Bug #94944 Optimistic utf8 decoding erroneously decodes binary data.
Submitted: 8 Apr 2019 19:07 Modified: 9 Apr 2019 11:57
Reporter: Marius _ Email Updates:
Status: Verified Impact on me:
None 
Category:Connector / Python Severity:S2 (Serious)
Version:8.0.15, 8.0.11 OS:Any
Assigned to: CPU Architecture:Any

[8 Apr 2019 19:07] Marius _
Description:
Hi guys,

This bug is effectively reported in this github comment: https://github.com/mysql/mysql-connector-python/commit/413817a9025af99b453a44ebc864e80895c...

What happens is starting with Connector/Python version 8.0.11 all data type `BINARY` is being optimistically decoded to UTF-8 by the _STRING_to_python function. This leads to bizarre behaviors where you'd expect a `bytearray` to come back from a `BINARY` type column, but the data comes out as `unicode`. This happens in the edge case where a binary blob can be accidentally successfully decoded as UTF-8.

How to repeat:
Consider this ID: uuid.UUID('56283a26-2d44-11e9-bb8f-06773227025c')

Insert this into a column type `BINARY(16)`:

cursor.execute('insert into Table (my_id) values (%s)', (my_id.bytes,))

Then select it out:

cursor.execute('select my_id from Table')
my_id = cursor.fetchall()[0]['my_id']
print(type(my_id)) # --> `unicode`

Suggested fix:
The commit that introduced this behavior presumably fixes this bug: https://bugs.mysql.com/bug.php?id=83516

While it fixes that bug, it introduces this application-breaking behavior. Whereas before binary(16) data would come back as `bytearray`, now it's a mix of `bytearray` and `unicode` depending on whether the optimistic conversion accidentally succeeds.

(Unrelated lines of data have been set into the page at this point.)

File: src/rtl/ps2_pkg.sv
// ============================================================================
// Module   : ps2_pkg
// Brief    : Shared PS/2 host transmitter types, error codes and parity helper.
// Revision : 1.0
// ============================================================================
`default_nettype none

package ps2_pkg;

    typedef enum logic [2:0] {
        ST_IDLE       = 3'd0,
        ST_INHIBIT    = 3'd1,
        ST_RTS        = 3'd2,
        ST_WAIT_FIRST = 3'd3,
        ST_SHIFT      = 3'd4,
        ST_ACK        = 3'd5,
        ST_RELEASE    = 3'd6
    } ps2_state_e;

    localparam logic [1:0] ERR_NONE  = 2'b00;
    localparam logic [1:0] ERR_START = 2'b01;
    localparam logic [1:0] ERR_BIT   = 2'b10;
    localparam logic [1:0] ERR_NOACK = 2'b11;

    function automatic logic odd_parity(input logic [7:0] d);
        return ~^d;
    endfunction

endpackage

`default_nettype wire

File: src/rtl/ps2_host_tx_if.sv
// ============================================================================
// Module   : ps2_host_tx_if
// Brief    : Command-byte handshake and completion status of the PS/2 host TX.
// Revision : 1.0
// ============================================================================
`default_nettype none

interface ps2_host_tx_if;

    logic [7:0] i_data;
    logic       i_valid;
    logic       o_ready;
    logic       o_done;
    logic       o_err;
    logic [1:0] o_err_code;

    modport master (
        output i_data,
        output i_valid,
        input  o_ready,
        input  o_done,
        input  o_err,
        input  o_err_code
    );

    modport slave (
        input  i_data,
        input  i_valid,
        output o_ready,
        output o_done,
        output o_err,
        output o_err_code
    );

endinterface

`default_nettype wire

File: src/rtl/ps2_line_sync.sv
// ============================================================================
// Module   : ps2_line_sync
// Brief    : 2-FF pin synchronizer with falling-edge detect for one PS/2 line.
// Revision : 1.0
// ============================================================================
`default_nettype none

module ps2_line_sync (
    input  wire logic i_clk_100k,
    input  wire logic i_rst_n,
    input  wire logic i_pin,
    output logic      o_level,
    output logic      o_fall
);

    logic r_meta;
    logic r_sync;
    logic r_prev;

    // Reset to the idle (pulled-up) level so leaving reset never looks like a fall.
    always_ff @(posedge i_clk_100k or negedge i_rst_n) begin
        if (!i_rst_n) begin
            r_meta <= 1'b1;
            r_sync <= 1'b1;
            r_prev <= 1'b1;
        end else begin
            r_meta <= i_pin;
            r_sync <= r_meta;
            r_prev <= r_sync;
        end
    end

    assign o_level = r_sync;
    assign o_fall  = r_prev & ~r_sync;

endmodule

`default_nettype wire

File: src/rtl/ps2_host_tx.sv
// ============================================================================
// Module   : ps2_host_tx
// Brief    : PS/2 host-to-device command transmitter with device ACK check.
// Revision : 1.0
// ============================================================================
`default_nettype none

module ps2_host_tx
    import ps2_pkg::*;
#(
    parameter int INHIBIT_CYCLES = 12,
    parameter int START_TIMEOUT  = 1500,
    parameter int BIT_TIMEOUT    = 200
) (
    input  wire logic     i_clk_100k,
    input  wire logic     i_rst_n,
    ps2_host_tx_if.slave  host,
    input  wire logic     i_ps2_clk,
    input  wire logic     i_ps2_dat,
    output logic          o_ps2_clk_oe,
    output logic          o_ps2_dat_oe
);

    localparam int CNT_W = 16;

    ps2_state_e       r_state, w_state_nxt;
    logic [CNT_W-1:0] r_cnt, w_cnt_nxt;
    logic [3:0]       r_bidx, w_bidx_nxt;
    logic [9:0]       r_frame, w_frame_nxt;
    logic             r_clk_oe, w_clk_oe_nxt;
    logic             r_dat_oe, w_dat_oe_nxt;
    logic             r_done, w_done_nxt;
    logic             r_err, w_err_nxt;
    logic [1:0]       r_code, w_code_nxt;
    logic             w_abort;
    logic [1:0]       w_abort_code;
    logic             w_ready;
    logic             w_clk_lvl, w_clk_fall;
    logic             w_dat_lvl, w_dat_fall_unused;

    ps2_line_sync u_sync_clk (
        .i_clk_100k (i_clk_100k),
        .i_rst_n    (i_rst_n),
        .i_pin      (i_ps2_clk),
        .o_level    (w_clk_lvl),
        .o_fall     (w_clk_fall)
    );

    ps2_line_sync u_sync_dat (
        .i_clk_100k (i_clk_100k),
        .i_rst_n    (i_rst_n),
        .i_pin      (i_ps2_dat),
        .o_level    (w_dat_lvl),
        .o_fall     (w_dat_fall_unused)
    );

    // Ready drops during the done/err pulse so the pulse cycle is never an accept cycle.
    assign w_ready = (r_state == ST_IDLE) && !r_done && !r_err;

    always_ff @(posedge i_clk_100k or negedge i_rst_n) begin
        if (!i_rst_n) begin
            r_state  <= ST_IDLE;
            r_cnt    <= '0;
            r_bidx   <= '0;
            r_frame  <= '0;
            r_clk_oe <= 1'b0;
            r_dat_oe <= 1'b0;
            r_done   <= 1'b0;
            r_err    <= 1'b0;
            r_code   <= ERR_NONE;
        end else begin
            r_state  <= w_state_nxt;
            r_cnt    <= w_cnt_nxt;
            r_bidx   <= w_bidx_nxt;
            r_frame  <= w_frame_nxt;
            r_clk_oe <= w_clk_oe_nxt;
            r_dat_oe <= w_dat_oe_nxt;
            r_done   <= w_done_nxt;
            r_err    <= w_err_nxt;
            r_code   <= w_code_nxt;
        end
    end

    always_comb begin
        w_state_nxt  = r_state;
        w_cnt_nxt    = r_cnt + CNT_W'(1);
        w_bidx_nxt   = r_bidx;
        w_frame_nxt  = r_frame;
        w_clk_oe_nxt = r_clk_oe;
        w_dat_oe_nxt = r_dat_oe;
        w_done_nxt   = 1'b0;
        w_err_nxt    = 1'b0;
        w_code_nxt   = r_code;
        w_abort      = 1'b0;
        w_abort_code = ERR_NONE;

        case (r_state)
            ST_IDLE: begin
                w_cnt_nxt    = '0;
                w_clk_oe_nxt = 1'b0;
                w_dat_oe_nxt = 1'b0;
                if (w_ready && host.i_valid) begin
                    w_frame_nxt  = {1'b1, odd_parity(host.i_data), host.i_data};
                    w_code_nxt   = ERR_NONE;
                    w_bidx_nxt   = '0;
                    w_clk_oe_nxt = 1'b1;
                    w_state_nxt  = ST_INHIBIT;
                end
            end
            ST_INHIBIT: begin
                if (r_cnt == CNT_W'(INHIBIT_CYCLES - 1)) begin
                    w_dat_oe_nxt = 1'b1;
                    w_state_nxt  = ST_RTS;
                end
            end
            ST_RTS: begin
                w_clk_oe_nxt = 1'b0;
                w_cnt_nxt    = '0;
                w_state_nxt  = ST_WAIT_FIRST;
            end
            ST_WAIT_FIRST: begin
                if (w_clk_fall) begin
                    w_dat_oe_nxt = ~r_frame[0];
                    w_bidx_nxt   = 4'd1;
                    w_cnt_nxt    = '0;
                    w_state_nxt  = ST_SHIFT;
                end else if (r_cnt == CNT_W'(START_TIMEOUT - 1)) begin
                    w_abort      = 1'b1;
                    w_abort_code = ERR_START;
                end
            end
            ST_SHIFT: begin
                if (w_clk_fall) begin
                    w_dat_oe_nxt = ~r_frame[r_bidx];
                    w_bidx_nxt   = r_bidx + 4'd1;
                    w_cnt_nxt    = '0;
                    if (r_bidx == 4'd9) begin
                        w_state_nxt = ST_ACK;
                    end
                end else if (r_cnt == CNT_W'(BIT_TIMEOUT - 1)) begin
                    w_abort      = 1'b1;
                    w_abort_code = ERR_BIT;
                end
            end
            ST_ACK: begin
                w_dat_oe_nxt = 1'b0;
                if (w_clk_fall) begin
                    if (!w_dat_lvl) begin
                        w_cnt_nxt   = '0;
                        w_state_nxt = ST_RELEASE;
                    end else begin
                        w_abort      = 1'b1;
                        w_abort_code = ERR_NOACK;
                    end
                end else if (r_cnt == CNT_W'(BIT_TIMEOUT - 1)) begin
                    w_abort      = 1'b1;
                    w_abort_code = ERR_BIT;
                end
            end
            ST_RELEASE: begin
                if (w_clk_lvl && w_dat_lvl) begin
                    w_done_nxt  = 1'b1;
                    w_state_nxt = ST_IDLE;
                end else if (r_cnt == CNT_W'(BIT_TIMEOUT - 1)) begin
                    w_abort      = 1'b1;
                    w_abort_code = ERR_BIT;
                end
            end
            default: begin
                w_state_nxt = ST_IDLE;
            end
        endcase

        // Every abort path frees both lines and reports through the same pulse.
        if (w_abort) begin
            w_clk_oe_nxt = 1'b0;
            w_dat_oe_nxt = 1'b0;
            w_err_nxt    = 1'b1;
            w_code_nxt   = w_abort_code;
            w_state_nxt  = ST_IDLE;
        end
    end

    assign host.o_ready      = w_ready;
    assign host.o_done       = r_done;
    assign host.o_err        = r_err;
    assign host.o_err_code   = r_code;
    assign o_ps2_clk_oe      = r_clk_oe;
    assign o_ps2_dat_oe      = r_dat_oe;

endmodule

`default_nettype wire

File: src/flat_wrapper.sv
// flat-port wrapper written by rule: the top's interface ports become plain ports
module ps2_host_tx_flat import ps2_pkg::*;
#(
    parameter int INHIBIT_CYCLES = 12,
    parameter int START_TIMEOUT  = 1500,
    parameter int BIT_TIMEOUT    = 200
)
  (i_clk_100k, i_rst_n, i_ps2_clk, i_ps2_dat, o_ps2_clk_oe, o_ps2_dat_oe, host_i_data, host_i_valid, host_o_ready, host_o_done, host_o_err, host_o_err_code);
  ps2_host_tx_if host_i ();
  input  wire logic i_clk_100k;
  input  wire logic i_rst_n;
  input  wire logic i_ps2_clk;
  input  wire logic i_ps2_dat;
  output logic o_ps2_clk_oe;
  output logic o_ps2_dat_oe;
  input wire logic [$bits(host_i.i_data)-1:0] host_i_data;
  input wire logic [$bits(host_i.i_valid)-1:0] host_i_valid;
  output wire logic [$bits(host_i.o_ready)-1:0] host_o_ready;
  output wire logic [$bits(host_i.o_done)-1:0] host_o_done;
  output wire logic [$bits(host_i.o_err)-1:0] host_o_err;
  output wire logic [$bits(host_i.o_err_code)-1:0] host_o_err_code;
  assign host_i.i_data = host_i_data;
  assign host_i.i_valid = host_i_valid;
  assign host_o_ready = host_i.o_ready;
  assign host_o_done = host_i.o_done;
  assign host_o_err = host_i.o_err;
  assign host_o_err_code = host_i.o_err_code;
  ps2_host_tx #(.INHIBIT_CYCLES(INHIBIT_CYCLES), .START_TIMEOUT(START_TIMEOUT), .BIT_TIMEOUT(BIT_TIMEOUT)) u_core (.i_clk_100k(i_clk_100k), .i_rst_n(i_rst_n), .host(host_i), .i_ps2_clk(i_ps2_clk), .i_ps2_dat(i_ps2_dat), .o_ps2_clk_oe(o_ps2_clk_oe), .o_ps2_dat_oe(o_ps2_dat_oe));
endmodule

The logic should be fixed so that not all binary data is optimistically decoded to strings. I'm not deeply familiar with the code but perhaps this decoding should only happen in the case of JSON and not any other binary data.
[9 Apr 2019 11:57] MySQL Verification Team
Hello Marius,

Thank you for the report.

regards,
Umesh
[1 Apr 19:00] William OLLIVIER
The issue is definitely present in the very last version of the Python connector (8.0.22 at the time this is written), and is affecting us randomly in our production systems.

Note that this is not happening for all UUIDs (see example by the OP).

This is definitely a regression, as it was definitely working fine with version 8.0.6. Unfortunately we cannot use version 8.0.6 anymore because it's not compatible with newer versions of SSL

This should really be looked into. This is the official MySQL connector, the bug was reported a year ago now, and still isn't solved.

I'll attach a more complete example to reproduce the issue, with additional SQLAlchemy errors that ensue.
[1 Apr 19:02] William OLLIVIER
Minimum example with SQLAlchemy showing the problem precisely

Attachment: mcre.py (text/x-python), 1.52 KiB.